» TASK STATEMENT
What lines in the records below mention "reset"? List them all.

» RECORDED DATA

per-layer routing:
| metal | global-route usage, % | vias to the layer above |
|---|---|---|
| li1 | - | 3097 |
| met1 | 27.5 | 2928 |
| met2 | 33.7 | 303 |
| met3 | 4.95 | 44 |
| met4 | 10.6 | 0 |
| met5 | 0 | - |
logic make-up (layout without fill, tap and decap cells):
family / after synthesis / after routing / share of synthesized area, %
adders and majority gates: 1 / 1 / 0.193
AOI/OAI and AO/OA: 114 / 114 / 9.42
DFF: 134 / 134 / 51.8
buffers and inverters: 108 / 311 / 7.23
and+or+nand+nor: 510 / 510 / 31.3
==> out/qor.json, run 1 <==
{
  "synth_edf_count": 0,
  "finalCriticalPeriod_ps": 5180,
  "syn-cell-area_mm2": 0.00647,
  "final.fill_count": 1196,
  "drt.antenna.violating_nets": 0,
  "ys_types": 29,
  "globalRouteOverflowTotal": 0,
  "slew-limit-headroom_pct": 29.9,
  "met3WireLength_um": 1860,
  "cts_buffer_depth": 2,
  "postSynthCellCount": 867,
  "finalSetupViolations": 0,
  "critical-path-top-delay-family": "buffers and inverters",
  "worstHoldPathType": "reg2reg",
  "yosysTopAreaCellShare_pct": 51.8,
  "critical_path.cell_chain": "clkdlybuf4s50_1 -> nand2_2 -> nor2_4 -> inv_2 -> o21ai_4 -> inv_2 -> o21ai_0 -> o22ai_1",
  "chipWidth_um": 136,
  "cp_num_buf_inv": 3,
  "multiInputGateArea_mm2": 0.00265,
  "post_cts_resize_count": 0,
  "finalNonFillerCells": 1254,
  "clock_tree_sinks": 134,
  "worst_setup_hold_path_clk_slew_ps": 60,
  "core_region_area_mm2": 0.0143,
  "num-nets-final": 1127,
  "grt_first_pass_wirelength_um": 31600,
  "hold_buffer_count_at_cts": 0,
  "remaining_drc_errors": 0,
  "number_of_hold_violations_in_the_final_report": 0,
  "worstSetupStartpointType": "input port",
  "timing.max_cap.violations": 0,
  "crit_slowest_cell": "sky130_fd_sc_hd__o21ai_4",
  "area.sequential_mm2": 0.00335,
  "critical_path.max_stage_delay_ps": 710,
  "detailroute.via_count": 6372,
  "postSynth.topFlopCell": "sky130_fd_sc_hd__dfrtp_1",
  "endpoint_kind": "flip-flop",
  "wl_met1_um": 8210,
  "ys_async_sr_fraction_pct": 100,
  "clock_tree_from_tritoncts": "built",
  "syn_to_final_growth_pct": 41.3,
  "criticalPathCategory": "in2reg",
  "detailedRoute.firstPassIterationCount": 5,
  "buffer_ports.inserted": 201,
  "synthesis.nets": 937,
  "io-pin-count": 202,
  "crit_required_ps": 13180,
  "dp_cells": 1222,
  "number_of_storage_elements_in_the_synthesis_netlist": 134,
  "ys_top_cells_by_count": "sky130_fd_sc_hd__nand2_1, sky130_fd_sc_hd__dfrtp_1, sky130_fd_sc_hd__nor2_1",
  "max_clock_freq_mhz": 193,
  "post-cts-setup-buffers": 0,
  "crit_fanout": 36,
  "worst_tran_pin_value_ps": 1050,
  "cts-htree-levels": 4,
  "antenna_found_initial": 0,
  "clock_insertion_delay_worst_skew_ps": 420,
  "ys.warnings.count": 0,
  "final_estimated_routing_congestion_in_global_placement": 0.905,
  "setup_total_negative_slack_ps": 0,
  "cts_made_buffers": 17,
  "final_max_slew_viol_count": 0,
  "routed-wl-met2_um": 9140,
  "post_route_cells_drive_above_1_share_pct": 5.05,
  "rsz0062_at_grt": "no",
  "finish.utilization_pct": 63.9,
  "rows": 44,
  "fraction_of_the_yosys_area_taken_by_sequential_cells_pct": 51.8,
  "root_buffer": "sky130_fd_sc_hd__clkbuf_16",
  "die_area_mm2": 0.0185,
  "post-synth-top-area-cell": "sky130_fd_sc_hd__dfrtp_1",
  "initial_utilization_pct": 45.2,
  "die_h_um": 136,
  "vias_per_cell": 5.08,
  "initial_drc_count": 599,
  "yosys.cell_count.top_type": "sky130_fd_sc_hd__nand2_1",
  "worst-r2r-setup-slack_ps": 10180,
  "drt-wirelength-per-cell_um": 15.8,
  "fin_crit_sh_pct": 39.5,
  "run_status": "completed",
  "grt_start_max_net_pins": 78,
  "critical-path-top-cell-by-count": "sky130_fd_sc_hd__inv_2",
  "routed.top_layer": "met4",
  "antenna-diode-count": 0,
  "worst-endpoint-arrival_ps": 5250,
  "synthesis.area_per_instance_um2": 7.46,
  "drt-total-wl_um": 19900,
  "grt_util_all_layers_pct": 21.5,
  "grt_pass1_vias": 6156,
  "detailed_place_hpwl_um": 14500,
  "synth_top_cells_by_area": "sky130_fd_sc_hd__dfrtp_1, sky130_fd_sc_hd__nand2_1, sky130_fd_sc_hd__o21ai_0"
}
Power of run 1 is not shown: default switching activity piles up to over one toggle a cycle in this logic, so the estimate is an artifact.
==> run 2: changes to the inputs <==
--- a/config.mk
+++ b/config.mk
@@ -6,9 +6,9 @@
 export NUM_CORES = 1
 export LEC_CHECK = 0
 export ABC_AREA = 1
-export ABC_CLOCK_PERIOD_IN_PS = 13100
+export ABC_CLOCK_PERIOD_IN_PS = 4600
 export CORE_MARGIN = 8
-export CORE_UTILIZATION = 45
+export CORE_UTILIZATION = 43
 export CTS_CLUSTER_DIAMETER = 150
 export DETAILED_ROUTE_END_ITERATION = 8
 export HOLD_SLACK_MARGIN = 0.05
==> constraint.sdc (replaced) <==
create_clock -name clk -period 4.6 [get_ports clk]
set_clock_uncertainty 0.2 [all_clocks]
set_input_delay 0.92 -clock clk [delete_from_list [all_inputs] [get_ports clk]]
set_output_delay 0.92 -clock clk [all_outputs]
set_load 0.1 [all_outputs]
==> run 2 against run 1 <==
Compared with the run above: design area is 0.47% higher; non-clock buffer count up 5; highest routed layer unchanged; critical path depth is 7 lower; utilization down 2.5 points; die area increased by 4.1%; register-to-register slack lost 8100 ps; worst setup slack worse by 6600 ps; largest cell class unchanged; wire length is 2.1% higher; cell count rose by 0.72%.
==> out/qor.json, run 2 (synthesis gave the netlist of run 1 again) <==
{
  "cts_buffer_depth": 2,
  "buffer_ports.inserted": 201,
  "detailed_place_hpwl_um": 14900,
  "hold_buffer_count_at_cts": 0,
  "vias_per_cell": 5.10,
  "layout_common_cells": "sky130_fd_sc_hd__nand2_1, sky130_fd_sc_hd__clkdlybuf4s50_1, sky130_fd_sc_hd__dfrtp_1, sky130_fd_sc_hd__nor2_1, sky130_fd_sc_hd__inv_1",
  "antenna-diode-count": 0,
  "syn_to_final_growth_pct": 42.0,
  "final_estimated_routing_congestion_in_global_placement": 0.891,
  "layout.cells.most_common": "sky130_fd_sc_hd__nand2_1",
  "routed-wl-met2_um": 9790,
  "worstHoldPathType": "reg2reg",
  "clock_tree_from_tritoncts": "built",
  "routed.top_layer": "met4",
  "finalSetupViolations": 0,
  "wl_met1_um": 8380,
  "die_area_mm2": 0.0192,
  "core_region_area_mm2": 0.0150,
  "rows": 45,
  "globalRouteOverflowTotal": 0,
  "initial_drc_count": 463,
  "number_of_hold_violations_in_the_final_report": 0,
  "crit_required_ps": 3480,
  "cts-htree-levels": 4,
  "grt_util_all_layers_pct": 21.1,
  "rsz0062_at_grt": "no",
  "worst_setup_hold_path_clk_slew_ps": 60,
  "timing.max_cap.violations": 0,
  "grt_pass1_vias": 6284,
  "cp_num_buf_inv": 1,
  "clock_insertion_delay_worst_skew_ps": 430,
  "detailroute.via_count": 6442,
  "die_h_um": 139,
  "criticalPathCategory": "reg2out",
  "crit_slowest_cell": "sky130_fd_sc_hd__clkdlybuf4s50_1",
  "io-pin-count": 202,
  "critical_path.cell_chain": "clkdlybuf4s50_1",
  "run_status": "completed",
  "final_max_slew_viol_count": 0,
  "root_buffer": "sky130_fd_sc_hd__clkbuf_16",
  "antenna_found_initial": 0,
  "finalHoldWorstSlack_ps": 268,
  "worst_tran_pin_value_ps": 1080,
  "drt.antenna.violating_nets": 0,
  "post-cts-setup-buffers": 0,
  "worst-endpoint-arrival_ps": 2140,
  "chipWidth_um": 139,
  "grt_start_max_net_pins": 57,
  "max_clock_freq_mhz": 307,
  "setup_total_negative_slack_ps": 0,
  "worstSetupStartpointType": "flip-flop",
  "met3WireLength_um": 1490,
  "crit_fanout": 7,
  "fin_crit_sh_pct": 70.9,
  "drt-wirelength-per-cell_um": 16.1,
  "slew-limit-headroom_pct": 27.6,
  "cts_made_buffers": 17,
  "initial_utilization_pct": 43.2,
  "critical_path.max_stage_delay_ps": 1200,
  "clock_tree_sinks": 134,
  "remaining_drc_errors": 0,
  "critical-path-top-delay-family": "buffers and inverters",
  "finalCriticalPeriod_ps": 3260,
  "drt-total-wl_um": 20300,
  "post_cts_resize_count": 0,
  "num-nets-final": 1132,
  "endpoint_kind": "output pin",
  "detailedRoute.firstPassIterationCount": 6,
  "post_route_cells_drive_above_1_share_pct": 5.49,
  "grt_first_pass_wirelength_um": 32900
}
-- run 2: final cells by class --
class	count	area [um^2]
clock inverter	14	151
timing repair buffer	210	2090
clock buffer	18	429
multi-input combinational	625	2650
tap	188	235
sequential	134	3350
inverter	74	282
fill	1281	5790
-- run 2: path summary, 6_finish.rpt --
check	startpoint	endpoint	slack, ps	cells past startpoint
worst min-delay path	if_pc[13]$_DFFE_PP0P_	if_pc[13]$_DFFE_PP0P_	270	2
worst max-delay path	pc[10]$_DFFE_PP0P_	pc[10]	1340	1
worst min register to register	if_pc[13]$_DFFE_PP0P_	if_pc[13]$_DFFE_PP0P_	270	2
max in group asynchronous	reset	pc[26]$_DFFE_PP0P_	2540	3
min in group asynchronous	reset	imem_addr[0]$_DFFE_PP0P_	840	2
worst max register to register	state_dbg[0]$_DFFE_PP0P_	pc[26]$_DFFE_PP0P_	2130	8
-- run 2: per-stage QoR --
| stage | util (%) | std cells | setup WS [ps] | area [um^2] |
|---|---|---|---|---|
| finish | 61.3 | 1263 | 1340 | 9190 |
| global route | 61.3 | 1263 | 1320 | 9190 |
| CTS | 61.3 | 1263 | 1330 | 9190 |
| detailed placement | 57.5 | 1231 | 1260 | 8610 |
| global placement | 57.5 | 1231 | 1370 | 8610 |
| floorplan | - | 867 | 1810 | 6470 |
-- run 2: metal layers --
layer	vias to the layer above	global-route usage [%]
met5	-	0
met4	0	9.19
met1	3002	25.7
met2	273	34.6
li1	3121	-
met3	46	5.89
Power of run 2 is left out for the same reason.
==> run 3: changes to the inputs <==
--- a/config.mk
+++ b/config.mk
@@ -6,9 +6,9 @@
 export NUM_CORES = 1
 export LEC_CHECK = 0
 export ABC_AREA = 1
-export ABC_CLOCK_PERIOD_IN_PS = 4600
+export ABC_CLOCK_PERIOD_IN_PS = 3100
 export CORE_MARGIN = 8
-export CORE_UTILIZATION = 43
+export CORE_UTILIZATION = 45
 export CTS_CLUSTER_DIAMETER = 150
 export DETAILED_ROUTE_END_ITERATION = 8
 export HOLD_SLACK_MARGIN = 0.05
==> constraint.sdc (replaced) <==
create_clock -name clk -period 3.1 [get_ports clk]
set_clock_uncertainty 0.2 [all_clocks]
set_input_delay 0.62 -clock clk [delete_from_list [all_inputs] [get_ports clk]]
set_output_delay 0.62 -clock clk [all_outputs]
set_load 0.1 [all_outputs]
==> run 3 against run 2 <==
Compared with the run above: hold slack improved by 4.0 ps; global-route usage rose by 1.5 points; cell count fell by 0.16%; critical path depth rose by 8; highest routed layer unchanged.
**src/rtl/f4_stream_reader_if.sv**
```systemverilog
// f4_stream_reader_if: F4 RAM read port plus F5 valid/ready stream bundle.
interface f4_stream_reader_if;
  logic start, busy, done;
  logic [6:0] f4_raddr;
  logic [15:0] f4_1_rdata, f4_2_rdata, f4_3_rdata, f4_4_rdata, f4_5_rdata, f4_6_rdata, f4_7_rdata, f4_8_rdata;
  logic [15:0] f4_9_rdata, f4_10_rdata, f4_11_rdata, f4_12_rdata, f4_13_rdata, f4_14_rdata, f4_15_rdata, f4_16_rdata;
  logic [15:0] f5_data;
  logic f5_valid, f5_ready, f5_last;
  logic [3:0] f5_ch;
  logic [6:0] f5_pos;
  modport master (
    input start, f5_ready,
    input f4_1_rdata, f4_2_rdata, f4_3_rdata, f4_4_rdata, f4_5_rdata, f4_6_rdata, f4_7_rdata, f4_8_rdata,
    input f4_9_rdata, f4_10_rdata, f4_11_rdata, f4_12_rdata, f4_13_rdata, f4_14_rdata, f4_15_rdata, f4_16_rdata,
    output busy, done, f4_raddr, f5_data, f5_valid, f5_ch, f5_pos, f5_last
  );
  modport slave (
    output start, f5_ready,
    output f4_1_rdata, f4_2_rdata, f4_3_rdata, f4_4_rdata, f4_5_rdata, f4_6_rdata, f4_7_rdata, f4_8_rdata,
    output f4_9_rdata, f4_10_rdata, f4_11_rdata, f4_12_rdata, f4_13_rdata, f4_14_rdata, f4_15_rdata, f4_16_rdata,
    input busy, done, f4_raddr, f5_data, f5_valid, f5_ch, f5_pos, f5_last
  );
endinterface

```
**src/rtl/f4_stream_reader.sv**
```systemverilog
// f4_stream_reader: walks the 16-channel F4 bank and serializes it position-major onto the F5 stream.
module f4_stream_reader #(
  parameter int DEPTH  = 25,
  parameter int RD_LAT = 1
) (
  input logic clk,
  input logic rst,
  f4_stream_reader_if.master bus
);
  localparam logic [6:0] LAST_POS  = 7'(DEPTH - 1);
  localparam logic [1:0] LAST_WAIT = 2'(RD_LAT - 1);
  typedef enum logic [2:0] {IDLE, RD, LD, SEND, DONE} state_t;
  state_t state, state_d;
  logic [6:0] addr, addr_d;
  logic [3:0] ch, ch_d;
  logic [1:0] wcnt, wcnt_d;
  logic [15:0][15:0] rdata, buf_q;
  logic hs;
  assign rdata = {bus.f4_16_rdata, bus.f4_15_rdata, bus.f4_14_rdata, bus.f4_13_rdata,
                  bus.f4_12_rdata, bus.f4_11_rdata, bus.f4_10_rdata, bus.f4_9_rdata,
                  bus.f4_8_rdata, bus.f4_7_rdata, bus.f4_6_rdata, bus.f4_5_rdata,
                  bus.f4_4_rdata, bus.f4_3_rdata, bus.f4_2_rdata, bus.f4_1_rdata};
  assign hs = (state == SEND) & bus.f5_ready;
  // addr only moves on entry to RD, so it doubles as the held RAM address
  assign bus.f4_raddr = addr;
  assign bus.f5_pos = addr;
  assign bus.f5_ch = ch;
  always_ff @(posedge clk or posedge rst)
    if (rst) state <= IDLE;
    else state <= state_d;
  always_comb begin
    state_d = state;
    addr_d = addr;
    ch_d = ch;
    wcnt_d = wcnt;
    case (state)
      IDLE: if (bus.start) begin
        state_d = RD;
        addr_d = '0;
        wcnt_d = '0;
      end
      RD: begin
        wcnt_d = wcnt + 2'd1;
        state_d = (wcnt == LAST_WAIT) ? LD : RD;
      end
      LD: begin
        ch_d = '0;
        state_d = SEND;
      end
      SEND: if (hs) begin
        if (ch != 4'd15) ch_d = ch + 4'd1;
        else if (addr != LAST_POS) begin
          addr_d = addr + 7'd1;
          wcnt_d = '0;
          state_d = RD;
        end else state_d = DONE;
      end
      DONE: state_d = IDLE;
      default: state_d = IDLE;
    endcase
  end
  always_ff @(posedge clk or posedge rst)
    if (rst) begin
      addr <= '0;
      ch <= '0;
      wcnt <= '0;
      buf_q <= '0;
      bus.f5_data <= '0;
      bus.f5_valid <= 1'b0;
      bus.f5_last <= 1'b0;
      bus.busy <= 1'b0;
      bus.done <= 1'b0;
    end else begin
      addr <= addr_d;
      ch <= ch_d;
      wcnt <= wcnt_d;
      if (state == LD) buf_q <= rdata;
      // the first beat bypasses the buffer because it is loaded on the same edge
      if (state_d == SEND) bus.f5_data <= (state == LD) ? rdata[0] : buf_q[ch_d];
      bus.f5_valid <= state_d == SEND;
      bus.f5_last <= (state_d == SEND) && (addr_d == LAST_POS) && (ch_d == 4'd15);
      bus.busy <= state_d != IDLE;
      bus.done <= state_d == DONE;
    end
endmodule
```
**src/flat_wrapper.sv**
```systemverilog
// flat-port wrapper written by rule: the top's interface ports become plain ports
module f4_stream_reader_flat 
#(
  parameter int DEPTH  = 25,
  parameter int RD_LAT = 1
)
  (clk, rst, bus_start, bus_f5_ready, bus_f4_1_rdata, bus_f4_2_rdata, bus_f4_3_rdata, bus_f4_4_rdata, bus_f4_5_rdata, bus_f4_6_rdata, bus_f4_7_rdata, bus_f4_8_rdata, bus_f4_9_rdata, bus_f4_10_rdata, bus_f4_11_rdata, bus_f4_12_rdata, bus_f4_13_rdata, bus_f4_14_rdata, bus_f4_15_rdata, bus_f4_16_rdata, bus_busy, bus_done, bus_f4_raddr, bus_f5_data, bus_f5_valid, bus_f5_ch, bus_f5_pos, bus_f5_last);
  f4_stream_reader_if bus_i ();
  input logic clk;
  input logic rst;
  input wire logic [$bits(bus_i.start)-1:0] bus_start;
  input wire logic [$bits(bus_i.f5_ready)-1:0] bus_f5_ready;
  input wire logic [$bits(bus_i.f4_1_rdata)-1:0] bus_f4_1_rdata;
  input wire logic [$bits(bus_i.f4_2_rdata)-1:0] bus_f4_2_rdata;
  input wire logic [$bits(bus_i.f4_3_rdata)-1:0] bus_f4_3_rdata;
  input wire logic [$bits(bus_i.f4_4_rdata)-1:0] bus_f4_4_rdata;
  input wire logic [$bits(bus_i.f4_5_rdata)-1:0] bus_f4_5_rdata;
  input wire logic [$bits(bus_i.f4_6_rdata)-1:0] bus_f4_6_rdata;
  input wire logic [$bits(bus_i.f4_7_rdata)-1:0] bus_f4_7_rdata;
  input wire logic [$bits(bus_i.f4_8_rdata)-1:0] bus_f4_8_rdata;
  input wire logic [$bits(bus_i.f4_9_rdata)-1:0] bus_f4_9_rdata;
  input wire logic [$bits(bus_i.f4_10_rdata)-1:0] bus_f4_10_rdata;
  input wire logic [$bits(bus_i.f4_11_rdata)-1:0] bus_f4_11_rdata;
  input wire logic [$bits(bus_i.f4_12_rdata)-1:0] bus_f4_12_rdata;
  input wire logic [$bits(bus_i.f4_13_rdata)-1:0] bus_f4_13_rdata;
  input wire logic [$bits(bus_i.f4_14_rdata)-1:0] bus_f4_14_rdata;
  input wire logic [$bits(bus_i.f4_15_rdata)-1:0] bus_f4_15_rdata;
  input wire logic [$bits(bus_i.f4_16_rdata)-1:0] bus_f4_16_rdata;
  output wire logic [$bits(bus_i.busy)-1:0] bus_busy;
  output wire logic [$bits(bus_i.done)-1:0] bus_done;
  output wire logic [$bits(bus_i.f4_raddr)-1:0] bus_f4_raddr;
  output wire logic [$bits(bus_i.f5_data)-1:0] bus_f5_data;
  output wire logic [$bits(bus_i.f5_valid)-1:0] bus_f5_valid;
  output wire logic [$bits(bus_i.f5_ch)-1:0] bus_f5_ch;
  output wire logic [$bits(bus_i.f5_pos)-1:0] bus_f5_pos;
  output wire logic [$bits(bus_i.f5_last)-1:0] bus_f5_last;
  assign bus_i.start = bus_start;
  assign bus_i.f5_ready = bus_f5_ready;
  assign bus_i.f4_1_rdata = bus_f4_1_rdata;
  assign bus_i.f4_2_rdata = bus_f4_2_rdata;
  assign bus_i.f4_3_rdata = bus_f4_3_rdata;
  assign bus_i.f4_4_rdata = bus_f4_4_rdata;
  assign bus_i.f4_5_rdata = bus_f4_5_rdata;
  assign bus_i.f4_6_rdata = bus_f4_6_rdata;
  assign bus_i.f4_7_rdata = bus_f4_7_rdata;
  assign bus_i.f4_8_rdata = bus_f4_8_rdata;
  assign bus_i.f4_9_rdata = bus_f4_9_rdata;
  assign bus_i.f4_10_rdata = bus_f4_10_rdata;
  assign bus_i.f4_11_rdata = bus_f4_11_rdata;
  assign bus_i.f4_12_rdata = bus_f4_12_rdata;
  assign bus_i.f4_13_rdata = bus_f4_13_rdata;
  assign bus_i.f4_14_rdata = bus_f4_14_rdata;
  assign bus_i.f4_15_rdata = bus_f4_15_rdata;
  assign bus_i.f4_16_rdata = bus_f4_16_rdata;
  assign bus_busy = bus_i.busy;
  assign bus_done = bus_i.done;
  assign bus_f4_raddr = bus_i.f4_raddr;
  assign bus_f5_data = bus_i.f5_data;
  assign bus_f5_valid = bus_i.f5_valid;
  assign bus_f5_ch = bus_i.f5_ch;
  assign bus_f5_pos = bus_i.f5_pos;
  assign bus_f5_last = bus_i.f5_last;
  f4_stream_reader #(.DEPTH(DEPTH), .RD_LAT(RD_LAT)) u_core (.clk(clk), .rst(rst), .bus(bus_i));
endmodule
```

» WRITTEN SOLUTION
max in group asynchronous	reset	pc[26]$_DFFE_PP0P_	2540	3
min in group asynchronous	reset	imem_addr[0]$_DFFE_PP0P_	840	2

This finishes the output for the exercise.